Speisen aus regionaler Herstellung

Haushund Bon­nie
Haushund Ter­ra

Die Stars der Show sind die drei Haushunde der Fell­fre­unde: Labrador Retriev­er Hündin Bon­nie, Tier­schutzhund Sparky und die kleine Ter­ra, die stets erhaben über dem Geschehen thront und alles fest im Blick hat. Die Secu­ri­ty, wenn man so will. “In fel­liger Gesellschaft schmeckt der Kuchen bess­er und das Herz wird leicht”, erk­lären die bei­den, während Bon­nie mit einem Gasthund im Garten tobt. “Unsere Hunde kön­nen sich immer zurückziehen und aus­ruhen, im Bud­delka­s­ten graben oder wer­den von unseren Gästen mit Leck­erlis ver­wöh­nt”, bemerken sie. Denn: Für die vier­beini­gen Gäste bieten die bei­den Hun­de­fut­ter und Hun­deeis in bester Qual­ität und Verträglichkeit aus regionaler Her­stel­lung. Fut­ter zum Pro­bieren und Mit­nehmen wird aus Insek­ten­pro­tein hergestellt und spart somit Wass­er, Land­fläche und CO2. Und auch die zweibeini­gen Cafégäste kom­men nicht zu kurz, so wird von Por­ridge über veg­e­tarische Spaghet­ti Meat­balls bis hin zu Kuchen alles serviert, was das Herz erfreut. Nicht nur der Honig und das saisonale Obst kommt aus Berlin und Umge­bung, son­dern auch der Rüben­zuck­er aus Deutsch­land. Bei Überseep­ro­duk­ten wie Kaf­fee und Kakao acht­en die Fellfreund*innen auf fairen Handel. 

Mut zur Gründung

Fell­fre­unde-Grün­derin Nadine mit Terra
Für vier­beinige Gäste wie Frie­da (mit Frauchen Anne)

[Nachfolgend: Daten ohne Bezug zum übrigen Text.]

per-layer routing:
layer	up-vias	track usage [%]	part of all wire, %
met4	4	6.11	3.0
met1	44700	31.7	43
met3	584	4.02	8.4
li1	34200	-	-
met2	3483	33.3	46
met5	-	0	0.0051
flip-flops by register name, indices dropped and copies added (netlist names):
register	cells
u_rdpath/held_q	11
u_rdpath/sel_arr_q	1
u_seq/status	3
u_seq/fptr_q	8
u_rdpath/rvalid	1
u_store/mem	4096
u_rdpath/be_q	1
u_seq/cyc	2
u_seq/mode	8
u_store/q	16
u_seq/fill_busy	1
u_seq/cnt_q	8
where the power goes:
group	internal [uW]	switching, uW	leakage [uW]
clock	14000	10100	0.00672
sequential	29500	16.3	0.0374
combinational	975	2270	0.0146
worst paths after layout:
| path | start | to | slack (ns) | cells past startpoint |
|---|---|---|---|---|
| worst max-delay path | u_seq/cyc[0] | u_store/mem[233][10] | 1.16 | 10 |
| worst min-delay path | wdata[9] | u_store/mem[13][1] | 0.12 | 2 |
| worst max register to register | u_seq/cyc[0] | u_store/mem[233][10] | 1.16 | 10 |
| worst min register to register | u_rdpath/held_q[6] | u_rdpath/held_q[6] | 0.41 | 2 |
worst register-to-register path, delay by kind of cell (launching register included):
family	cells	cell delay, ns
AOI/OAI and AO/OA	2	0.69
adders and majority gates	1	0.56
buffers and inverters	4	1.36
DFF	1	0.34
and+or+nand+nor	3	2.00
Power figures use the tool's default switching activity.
<file path="config.mk">
export PLATFORM = sky130hd
export DESIGN_NAME = exc_trap_ctrl
export DESIGN_NICKNAME = d
export VERILOG_FILES = /design/src/rtl/exc_trap_pkg.sv /design/src/rtl/exc_ovf_latch.sv /design/src/rtl/exc_par_latch.sv /design/src/rtl/exc_trap_arb.sv /design/src/rtl/exc_stat_flags.sv /design/src/rtl/exc_trap_ctrl.sv
export SDC_FILE = /design/constraint.sdc
export NUM_CORES = 1
export LEC_CHECK = 0
export ABC_AREA = 0
export BUFFER_PORTS_ARGS = -buffer_cell sky130_fd_sc_hd__buf_4
export CELL_PAD_IN_SITES_DETAIL_PLACEMENT = 1
export CELL_PAD_IN_SITES_GLOBAL_PLACEMENT = 1
export CORE_AREA = 2 2 39 41
export CTS_BUF_LIST = sky130_fd_sc_hd__clkbuf_4 sky130_fd_sc_hd__clkbuf_8
export DETAILED_ROUTE_END_ITERATION = 12
export DIE_AREA = 0 0 41 43
export GPL_ROUTABILITY_DRIVEN = 0
export HOLD_SLACK_MARGIN = 0.02
export PLACE_DENSITY_LB_ADDON = 0.1
export SYNTH_ARGS = -nofsm -noshare
export SYNTH_HDL_FRONTEND = slang
export SYNTH_SLANG_ARGS = --single-unit
</file>
<file path="constraint.sdc">
create_clock -name clk -period 2 [get_ports clk]
set_clock_uncertainty 0.2 [all_clocks]
set_input_delay 0.3 -clock clk [delete_from_list [all_inputs] [get_ports clk]]
set_output_delay 0.3 -clock clk [all_outputs]
set_load 0.05 [all_outputs]
</file>
<file path="src/rtl/exc_trap_pkg.sv">
package exc_trap_pkg;

  typedef enum logic [1:0] {
    CAUSE_NONE = 2'b00,
    CAUSE_PAR  = 2'b01,
    CAUSE_OVF  = 2'b10,
    CAUSE_IRQ  = 2'b11
  } trap_cause_e;

  localparam int unsigned CAUSE_W = 2;

endpackage

</file>
<file path="src/rtl/exc_ovf_latch.sv">
module exc_ovf_latch (
  input  logic clk,
  input  logic rst_n,
  input  logic set_i,
  input  logic dis_i,
  input  logic clr_i,
  output logic pend_o
);

  logic pend_q;
  logic pend_d;

  // disable dominates; a new event outranks the acknowledge clear
  always_comb begin
    pend_d = pend_q;
    if (dis_i)      pend_d = 1'b0;
    else if (set_i) pend_d = 1'b1;
    else if (clr_i) pend_d = 1'b0;
  end

  always_ff @(posedge clk or negedge rst_n) begin
    if (!rst_n) pend_q <= 1'b0;
    else        pend_q <= pend_d;
  end

  assign pend_o = pend_q;

endmodule

</file>
<file path="src/rtl/exc_par_latch.sv">
module exc_par_latch #(
  parameter int unsigned NAREA = 4
) (
  input  logic             clk,
  input  logic             rst_n,
  input  logic [NAREA-1:0] err_i,
  input  logic [NAREA-1:0] dis_i,
  input  logic             clr_i,
  output logic             pend_o
);

  logic [NAREA-1:0] area_hit;
  logic             any_hit;
  logic             pend_q;
  logic             pend_d;

  genvar a;
  generate
    for (a = 0; a < NAREA; a++) begin : g_area
      assign area_hit[a] = err_i[a] & ~dis_i[a];
    end
  endgenerate

  assign any_hit = |area_hit;

  // disable bits gate only new events, never the held condition
  always_comb begin
    pend_d = pend_q;
    if (any_hit)    pend_d = 1'b1;
    else if (clr_i) pend_d = 1'b0;
  end

  always_ff @(posedge clk or negedge rst_n) begin
    if (!rst_n) pend_q <= 1'b0;
    else        pend_q <= pend_d;
  end

  assign pend_o = pend_q;

endmodule

</file>
<file path="src/rtl/exc_trap_arb.sv">
module exc_trap_arb
  import exc_trap_pkg::*;
(
  input  logic        clk,
  input  logic        rst_n,
  input  logic        par_pend_i,
  input  logic        ovf_pend_i,
  input  logic        irq_live_i,
  input  logic        blocked_i,
  input  logic        ack_i,
  output logic        req_o,
  output trap_cause_e cause_o,
  output logic        take_par_o,
  output logic        take_ovf_o,
  output logic        take_irq_o
);

  logic        req_q, req_d;
  trap_cause_e cause_q, cause_d;
  trap_cause_e pick;
  logic        take;

  always_comb begin
    if (par_pend_i)      pick = CAUSE_PAR;
    else if (ovf_pend_i) pick = CAUSE_OVF;
    else if (irq_live_i) pick = CAUSE_IRQ;
    else                 pick = CAUSE_NONE;
  end

  assign take = req_q & ack_i;

  always_comb begin
    req_d   = req_q;
    cause_d = cause_q;
    if (req_q) begin
      if (ack_i) begin
        req_d   = 1'b0;
        cause_d = CAUSE_NONE;
      end
    end else if (!blocked_i && pick != CAUSE_NONE) begin
      req_d   = 1'b1;
      cause_d = pick;
    end
  end

  always_ff @(posedge clk or negedge rst_n) begin
    if (!rst_n) begin
      req_q   <= 1'b0;
      cause_q <= CAUSE_NONE;
    end else begin
      req_q   <= req_d;
      cause_q <= cause_d;
    end
  end

  assign req_o      = req_q;
  assign cause_o    = cause_q;
  assign take_par_o = take && (cause_q == CAUSE_PAR);
  assign take_ovf_o = take && (cause_q == CAUSE_OVF);
  assign take_irq_o = take && (cause_q == CAUSE_IRQ);

endmodule

</file>
<file path="src/rtl/exc_stat_flags.sv">
module exc_stat_flags (
  input  logic clk,
  input  logic rst_n,
  input  logic take_irq_i,
  input  logic load_i,
  input  logic load_l_i,
  input  logic load_i_i,
  output logic flag_l_o,
  output logic flag_i_o
);

  logic l_q, l_d;
  logic i_q, i_d;
  logic upd;

  assign upd = take_irq_i | load_i;

  always_comb begin
    l_d = l_q;
    i_d = i_q;
    if (take_irq_i) begin
      l_d = 1'b1;
      i_d = 1'b1;
    end else if (load_i) begin
      l_d = load_l_i;
      i_d = load_i_i;
    end
  end

  always_ff @(posedge clk or negedge rst_n) begin
    if (!rst_n) begin
      l_q <= 1'b1;
      i_q <= 1'b0;
    end else if (upd) begin
      l_q <= l_d;
      i_q <= i_d;
    end
  end

  assign flag_l_o = l_q;
  assign flag_i_o = i_q;

endmodule

</file>
<file path="src/rtl/exc_trap_ctrl.sv">
module exc_trap_ctrl
  import exc_trap_pkg::*;
#(
  parameter int unsigned NAREA = 4,
  parameter int unsigned NIRQ  = 3
) (
  input  logic               clk,
  input  logic               rst_n,
  input  logic               ovf_pulse,
  input  logic               ovf_dis,
  input  logic [NAREA-1:0]   par_err,
  input  logic [NAREA-1:0]   par_dis,
  input  logic [NIRQ-1:0]    irq_src,
  input  logic               hi_pri_busy,
  input  logic               trap_ack,
  input  logic               sr_load,
  input  logic               sr_l,
  input  logic               sr_i,
  output logic               trap_req,
  output logic [CAUSE_W-1:0] trap_cause,
  output logic               flag_l,
  output logic               flag_i
);

  logic        ovf_pend;
  logic        par_pend;
  logic        irq_live;
  logic        blocked;
  logic        take_par;
  logic        take_ovf;
  logic        take_irq;
  trap_cause_e cause;

  assign irq_live = |irq_src;
  assign blocked  = flag_l | hi_pri_busy;

  exc_ovf_latch u_ovf (
    .clk    (clk),
    .rst_n  (rst_n),
    .set_i  (ovf_pulse),
    .dis_i  (ovf_dis),
    .clr_i  (take_ovf),
    .pend_o (ovf_pend)
  );

  exc_par_latch #(.NAREA(NAREA)) u_par (
    .clk    (clk),
    .rst_n  (rst_n),
    .err_i  (par_err),
    .dis_i  (par_dis),
    .clr_i  (take_par),
    .pend_o (par_pend)
  );

  exc_trap_arb u_arb (
    .clk        (clk),
    .rst_n      (rst_n),
    .par_pend_i (par_pend),
    .ovf_pend_i (ovf_pend),
    .irq_live_i (irq_live),
    .blocked_i  (blocked),
    .ack_i      (trap_ack),
    .req_o      (trap_req),
    .cause_o    (cause),
    .take_par_o (take_par),
    .take_ovf_o (take_ovf),
    .take_irq_o (take_irq)
  );

  exc_stat_flags u_flags (
    .clk        (clk),
    .rst_n      (rst_n),
    .take_irq_i (take_irq),
    .load_i     (sr_load),
    .load_l_i   (sr_l),
    .load_i_i   (sr_i),
    .flag_l_o   (flag_l),
    .flag_i_o   (flag_i)
  );

  assign trap_cause = cause;

endmodule

</file>
# Word-level counts from Yosys, hierarchy flattened
# Index checks and enable logic that the tools add are counted.
[classes]
reduce_logical = 14
n_mux = 18
bitwise = 11
eq_ne = 4
[op_table]
columns = ["cell", "count"]
rows = [
  ["two-way mux 1 bit", 12],
  ["two-way mux 2 bit", 6],
  ["nonzero test 2 bit", 4],
  ["AND 1 bit", 5],
  ["== test 2 bit, second input constant", 2],
  ["logical AND 1 bit", 4],
  ["inverter 1 bit", 4],
  ["AND reduction 2 bit", 2],
  ["OR reduction 4 bit", 1],
  ["nonzero test 3 bit", 1],
  ["OR reduction 3 bit", 1],
  ["== test 2 x 1 -> 1 bit, second input constant", 1],
  ["inequality test 2 bit, second input constant", 1],
  ["bitwise OR 1 bit", 2],
  ["logical NOT 1 bit", 1],
]
[totals]
ff_bits = 7
out_inout_bits = 5
word_cells = 53

# Logic depth before layout (Yosys ltp)
# Gate-level depths: netlist of the first run.
[depth]
depth_word = 8
mapped_depth = 3

# Cells and area by module
# Synthesis of the first run repeated with hierarchy kept, for this count alone.
[unflattened]
hier_cells = 43
area_unflattened_um2 = 385.4
[by_module_without_submodules]
columns = ["module", "seq_area_each_um2", "cells_each", "n_inst", "area_per_inst_um2"]
rows = [
  ["exc_trap_arb", 75.1, 23, 1, 185.2],
  ["exc_stat_flags", 51.3, 6, 1, 81.3],
  ["exc_par_latch", 25.0, 8, 1, 62.6],
  ["exc_ovf_latch", 25.0, 4, 1, 43.8],
  ["exc_trap_ctrl", 0.0, 2, 1, 12.5],
]

# Least setup slack after synthesis of the first run
# No wires, ideal clock.
[synth_path]
path_type = "reg2reg"
startpoint = "reg u_arb.req_q (netlist: u_arb.req_o)"
endpoint = "reg u_arb.cause_q[0] (netlist: u_arb.cause_o[0])"
t_arrival_ns = 1.209
path_slack_ns = 0.506
setup_time_ns = 0.086
required_time_ns = 1.714
path_stages_with_launch = 4
cell_sequence = "dfrtp_1 -> nor3_2 -> o41ai_1 -> a32oi_1"
[synth_between]
elab_chain_len = 2
[synth_lines]
columns = ["item", "line", "rtl"]
rows = [
  ["start, declared", "exc_trap_arb.sv:18", "logic req_q, req_d;"],
  ["start signal, assigned", "exc_trap_arb.sv:51", "req_q <= req_d;"],
  ["inequality test 2 bit (no source line) or nonzero test 2 bit (tied branches)", "-", ""],
  ["AND reduction 2 bit (no source line)", "-", ""],
  ["end signal, assigned", "exc_trap_arb.sv:52", "cause_q <= cause_d;"],
  ["end, declared", "exc_trap_arb.sv:19", "trap_cause_e cause_q, cause_d;"],
]
# Parallel ways exist; a longest one is shown, timed or not.
# A chain may end at the register's enable or synchronous reset.

# Final worst setup path of the first run
[layout_path]
startpoint = "reg u_flags.l_q (netlist: u_flags.flag_l_o)"
endpoint = "out flag_l"
[layout_rtl]
columns = ["item", "line", "rtl"]
rows = [
  ["start, declared", "exc_stat_flags.sv:12", "logic l_q, l_d;"],
  ["start signal, assigned", "exc_stat_flags.sv:35", "l_q <= l_d;"],
  ["end, declared", "exc_trap_ctrl.sv:21", "output logic flag_l,"],
]
# No word-level cell between the ends.

==> metrics.txt, run 1 <==
status completed; relative slew slack 76.2%; commonest non-fill, non-tap cell in the layout buf_4; CP Capture Type output pin; crit-path max cell delay approximately 0.55 ns; Setup TNS 0 ns; CP required approximately 1.5 ns; Starting Density 25.5%; crit path cell chain buf_4; antenna violations before repair 0; Post-Synthesis Net Count 55; Synth top area share 42.6%; Place WS between 0.5 and 0.6 ns; drt first-iter violations 2; mapped cell area 353 um^2; Arr. time, crit path ~1.0 ns; unrepaired setup endpoints after global routing no; post-synth top area cell dfrtp_1; Layout Nets 86; Slowest-stage cell, CP dfstp_2; sequential area share after synthesis 50.0%; Worst Hold Class input port to register; cts bufs inserted 3; Hold Crit Depth 2; Area Overhead vs Synth 70.9%; Slew @ Worst Pin 0.356 ns; Pwr per Cell Area 958 mW/mm^2; commonest non-fill, non-tap cells in the layout buf_4, dfrtp_1, inv_1, nand2_1, clkbuf_4; worst reg-to-reg path cell count 3; origin of the worst min-delay path trap_ack; Peak VDD IR 413 uV; synth top area cells dfrtp_1, dfstp_2, mux2i_1, a21oi_1, inv_1; CTS tree done; Setup crit start kind register; Core ar. 0.00138 mm^2; CP Class register to output pin; Post-CTS Setup Inserts 0; worst r2r src u_ovf.pend_o; DRC Markers 0; number of global-route vias before repair around 410; hpwl dp 789 um; Clock Root Buffer clkbuf_4; Hold Crit Endpoint u_arb.req_o; period utilization 75.3%; Final min period about 1.5 ns; worst-skew pair later-pin latency 0.26 ns; maximum clock path buffer count 2; first-pass GRT wire length 1.64 mm; Avg Inst Size Synth 10.1 um^2; Max Cap Violations 0; Die W around 40 um; flop2flop setup slack approximately 0.5 ns; H-tree Lvls 1; drt via density 4.85; Total Routing Usage GR 13.9%; setup ws final 0.495 ns; Cell variety after synth 20; critical path's top delay family flip-flops; P_leak 0.299 nW; Critical Path Fanout Max 3; average wire per standard cell 11.6 um; Post-Syn Instances 35; Fmax about 660 MHz; Crit path depth 1; Die ar. 0.00176 mm^2; YS warnings 0; I/O pin count 25; fraction of layout cells with a size suffix above 1 49.2%; CP bufs+invs 1; Post-Route WL 943 um; Clock Sinks 7; Min Hold Slack roughly 0.055 ns; grt total ovfl 0; # rows 14; RR Endpoint u_arb.cause_o[1]; # port buffers 24; final hold vios 0; flops & latches, synth 7; largest net degree at the start of global routing 8; 1st-pass router iterations 2; Antenna Violating Nets Remaining 0; setup violators final 0; Die Height ~43 um; Final Max Slew Viols 0; antenna cells 0; via count about 390; clock slew at reported path FFs 0.05 ns
metal layers:
| layer | track usage (%) | wire length, um | vias up |
|---|---|---|---|
| li1 | - | - | 189 |
| met1 | 16.8 | 395 | 176 |
| met2 | 21.3 | 422 | 25 |
| met3 | 3.14 | 100 | 3 |
| met4 | 8.00 | 24 | 0 |
| met5 | 0 | 0 | - |
logic make-up after synthesis:
logic type / Yosys count / synth area share, %
and+or+nand+nor: 12 / 20.6
AOI/OAI and AO/OA: 10 / 19.5
DFF: 7 / 50.0
buffers and inverters: 4 / 4.25
muxes: 2 / 5.67
cell usage after synthesis:
master and instances:
nand2b_1 1, dfstp_2 1, mux2i_1 2, a21oi_1 3, nor3_2 1, nand4_1 1
o21ai_0 2, a32oi_1 1, nand2_1 4, nand3_1 1, or4_4 1, nand4b_1 1
o2111ai_1 1, o21ai_1 1, a22oi_2 1, nor2b_1 1, o41ai_1 1, dfrtp_1 6
nor2_1 1, inv_1 4
layout make-up:
cell class	instances	area, um^2
Fill cell	170	781
Timing Repair Buffer	26	200
Clock buffer	4	30.0
Tap cell	16	20.0
Inverter	4	15.0
Sequential cell	7	176
Multi-Input combinational cell	24	161
worst max-delay path by stage:
stage | end | slack (ns) | startpoint
after detailed placement | u_arb.cause_o[1] | 0.50 | irq_src[1]
after global placement | u_arb.cause_o[1] | 0.49 | irq_src[1]
after floorplan | u_arb.cause_o[0] | 0.51 | u_arb.req_o
after global routing | u_arb.req_o | 0.39 | u_ovf.pend_o
after CTS | flag_l | 0.49 | u_flags.flag_l_o
final | flag_l | 0.49 | u_flags.flag_l_o
registers in the layout, summed over array words and instances, names as in the netlist:
register and count:
u_arb.req_o 1, u_arb.cause_o 2, u_ovf.pend_o 1, u_flags.flag_i_o 1
u_par.pend_o 1, u_flags.flag_l_o 1
timing repair:
| action | 4_1_cts | 5_1_grt |
|---|---|---|
| hold endpoints to repair | 8 | 0 |
| hold buffers | 2 | 0 |
| gates resized for setup | 0 | 0 |
stage by stage:
step | power [mW] | utilization (%) | instances | area, um^2
2_1_floorplan | 0.340 | - | 35 | 353
3_3_place_gp | 0.433 | 40.0 | 75 | 553
3_5_place_dp | 0.432 | 40.0 | 75 | 553
4_1_cts | 0.584 | 43.6 | 81 | 603
5_1_grt | 0.613 | 43.6 | 81 | 603
6_report | 0.578 | 43.6 | 81 | 603
power breakdown:
part	internal, mW	total (mW)	switching [mW]
Combinational	0.0865	0.222	0.136
Sequential	0.172	0.208	0.0361
Clock	0.0900	0.147	0.0569
Total	0.349	0.578	0.229
Note: power is estimated with default switching activity, not from simulation.
==> run 2, diff against run 1 <==
==> constraint.sdc (replaced) <==
create_clock -name clk -period 1.5 [get_ports clk]
set_clock_uncertainty 0.2 [all_clocks]
set_input_delay 0.225 -clock clk [delete_from_list [all_inputs] [get_ports clk]]
set_output_delay 0.225 -clock clk [all_outputs]
set_load 0.05 [all_outputs]
==> run 2 against run 1 <==
  * Highest routed layer is now met3
  * Non-clock buffer count is 8 higher
  * Core utilization is 5.4 points higher
  * Clock power is 29% higher
  * Largest cell class unchanged
  * Sequential share of layout area is 3.2 points lower
  * Critical endpoint unchanged
  * First-iteration DRC count is 50% higher
  * Hold slack worse by 0.030 ns
==> metrics.txt, run 2 (synthesized netlist as in run 1, its figures left out) <==
status completed; commonest non-fill, non-tap cell in the layout buf_4; I/O pin count 25; Die Height between 40 and 50 um; crit-path max cell delay 0.55 ns; final hold vios 0; CP Class register to output pin; Total Routing Usage GR 15.8%; average wire per standard cell roughly 12 um; relative slew slack 74.2%; Antenna Violating Nets Remaining 0; period utilization 95.0%; worst reg-to-reg path cell count 3; commonest non-fill, non-tap cells in the layout buf_4, dlygate4sd3_1, dfrtp_1; number of global-route vias before repair 441; hpwl dp between 800 and 900 um; unrepaired setup endpoints after global routing no; Arr. time, crit path 1.00 ns; Starting Density about 25%; RR Endpoint u_arb.cause_o[1]; setup violators final 0; Pwr per Cell Area 1170 mW/mm^2; Die W 41 um; CTS tree done; Core ar. 0.00138 mm^2; Clock Root Buffer clkbuf_4; setup ws final 0.0753 ns; drt first-iter violations 3; Slew @ Worst Pin 0.385 ns; Critical Path Fanout Max 3; cts bufs inserted 3; Final min period 1.42 ns; largest net degree at the start of global routing 8; Layout Nets 94; Max Cap Violations 0; Area Overhead vs Synth 92.2%; Largest register FFs 2; antenna violations before repair 0; Setup TNS 0 ns; critical path's top delay family flip-flops; H-tree Lvls 1; 1st-pass router iterations 2; Post-CTS Setup Inserts 0; drt via density between 4 and 5; first-pass GRT wire length 1.75 mm; maximum clock path buffer count 2; CP bufs+invs 1; CP Capture Type output pin; Die ar. 0.00176 mm^2; P_leak approximately 0.33 nW; worst r2r src u_ovf.pend_o; DRC Markers 0; Clock Sinks 7; crit path cell chain buf_4; worst-skew pair later-pin latency around 0.25 ns; Crit path depth 1; Fmax 702 MHz; Slowest-stage cell, CP dfstp_2; fraction of layout cells with a size suffix above 1 46.6%; crit path from u_flags.flag_l_o; Place WS 0.0296 ns; Peak VDD IR 506 uV; Setup crit start kind register; CP endpoint flag_l; via count ~400; Util after Layout 49.0%; # rows 14; Final Max Slew Viols 0; Post-Route WL 1.11 mm; flop2flop setup slack between 0.15 and 0.2 ns; Worst Hold Class input port to register; clock slew at reported path FFs around 0.050 ns; # port buffers 24; CP required 1.07 ns; antenna cells 0; grt total ovfl 0
## run 2: cell count changes in the layout (fill, tap and decap cells not counted)
cell,previous run,this run
dlygate4sd3_1,2,8
o21ai_1,1,2
buf_4,24,26
o21ai_0,2,1
## run 2: per-stage QoR
step / std cells / area [um^2] / hold slack (ns) / power, mW
final: 89 / 678 / 0.0253 / 0.790
after global routing: 89 / 678 / 0.0403 / 0.851
after CTS: 89 / 678 / 0.0218 / 0.802
after detailed placement: 77 / 568 / -0.154 / 0.590
after global placement: 77 / 568 / -0.155 / 0.585
after floorplan: 35 / 353 / -0.271 / 0.453
## run 2: cell type report
class                           instances  area [um^2]
Inverter                                4         15.0
Tap cell                               16         20.0
Timing Repair Buffer                   34          275
Fill cell                             159          706
Sequential cell                         7          176
Clock buffer                            4         30.0
Multi-Input combinational cell         24          161
## run 2: routing by layer
| layer | wire length, um | vias up | share of wire, % | GRT usage, % |
|---|---|---|---|---|
| li1 | - | 207 | - | - |
| met1 | 492 | 173 | 45 | 17.9 |
| met2 | 515 | 22 | 47 | 23.4 |
| met3 | 97 | 0 | 8.8 | 6.28 |
| met4 | 0 | 0 | 0 | 10.0 |
| met5 | 0 | - | 0 | 0 |
## run 2: how the worst min path moves through the flow
stage | from | depth (start not counted) | slack, ns | end
2_1_floorplan | rst_n | 0 | -0.27 | u_arb.cause_o[0]
3_3_place_gp | rst_n | 1 | -0.16 | u_ovf.pend_o
3_5_place_dp | rst_n | 1 | -0.15 | u_arb.req_o
4_1_cts | par_err[1] | 3 | 0.02 | u_par.pend_o
5_1_grt | par_err[1] | 3 | 0.04 | u_par.pend_o
6_report | par_err[1] | 3 | 0.03 | u_par.pend_o
## run 2: where the power goes
part           leakage, nW  internal, mW  switching, mW
registers           0.0799         0.230         0.0413
clock network       0.0184         0.120         0.0695
logic                0.236         0.135          0.195
total                0.334         0.484          0.306
## run 2: timing repair
item                                   4_1_cts  5_1_grt
endpoints found under the hold margin       12        0
hold buffers                                 8        0
resized for setup                            0        1
setup endpoints to repair                    0        2
## run 2: worst register-to-register path: cells and delay by family (launching register included)
kind	cells	cell delay (ns)
DFF	1	0.38
AOI/OAI and AO/OA	2	0.21
and+or+nand+nor	1	0.42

“Es zeigte sich schnell, dass viele Men­schen viele gute Ideen haben, aber die Umset­zung ste­ht auf einem anderen Blatt”, berichtet Nadine.  Von den ersten Entwür­fen, Mindmaps, Ideen­samm­lun­gen und Träumereien bis hin zur Unterze­ich­nung der Fir­men­grün­dung, Immo­bilien­verträ­gen, Teamvere­in­barun­gen, Liefer­an­tenbestel­lun­gen und der Kun­dengewin­nung sind 1,5 Jahre ver­gan­gen. “Den Aufwand haben wir nie unter­schätzt, aber die langsam mahlen­den Mühlen der deutschen Bürokratie schon”, geben die bei­den zu. Genau deshalb ist das Fell­fre­unde-Café mehr als nur ein Paradies für Hunde, denn Clau­dia und Nadine wollen aktiv einen Raum schaf­fen, in welchem sie sich mit anderen FLINTA*-Personen ver­net­zen kön­nen und jun­gen Gründer*innen die Möglichkeit geben, von ihrer Erfahrung zu ler­nen. “Als junge Grün­derin­nen wis­sen wir, dass es ein biss­chen Mut kostet, sich selb­st­ständig zu machen beziehungsweise mit sein­er Idee pub­lik zu gehen. Das Net­zw­erk unter Freis­chaf­fend­en, vor allem unter Frauen, ist noch viel zu klein. Wer grün­den möchte, der empfehlen wir, min­destens die dop­pelte Zeit ein­pla­nen, von der man eigentlich aus­ge­ht. Es ist ein lang­wieriger Prozess. Aber: unbe­d­ingt dran­bleiben und nicht aufgeben, selb­st wenn euch die Bürokratie schlichtweg mal ver­gisst”, meint Clau­dia und lacht. “Es ist klug, gemein­sam mit ein­er weit­eren Per­son zu grün­den.” — “Clau­dias und meine Per­sön­lichkeit ergänzen sich ganz gut”, bestätigt Nadine. “Clau­dia ist eher boden­ständig und reflek­tiert, wohinge­gen ich eher impul­siv aus dem Bauchge­fühl her­aus entschei­de. So bal­ancieren wir uns gegen­seit­ig und kom­men am Ende zum besten Ergebnis.” 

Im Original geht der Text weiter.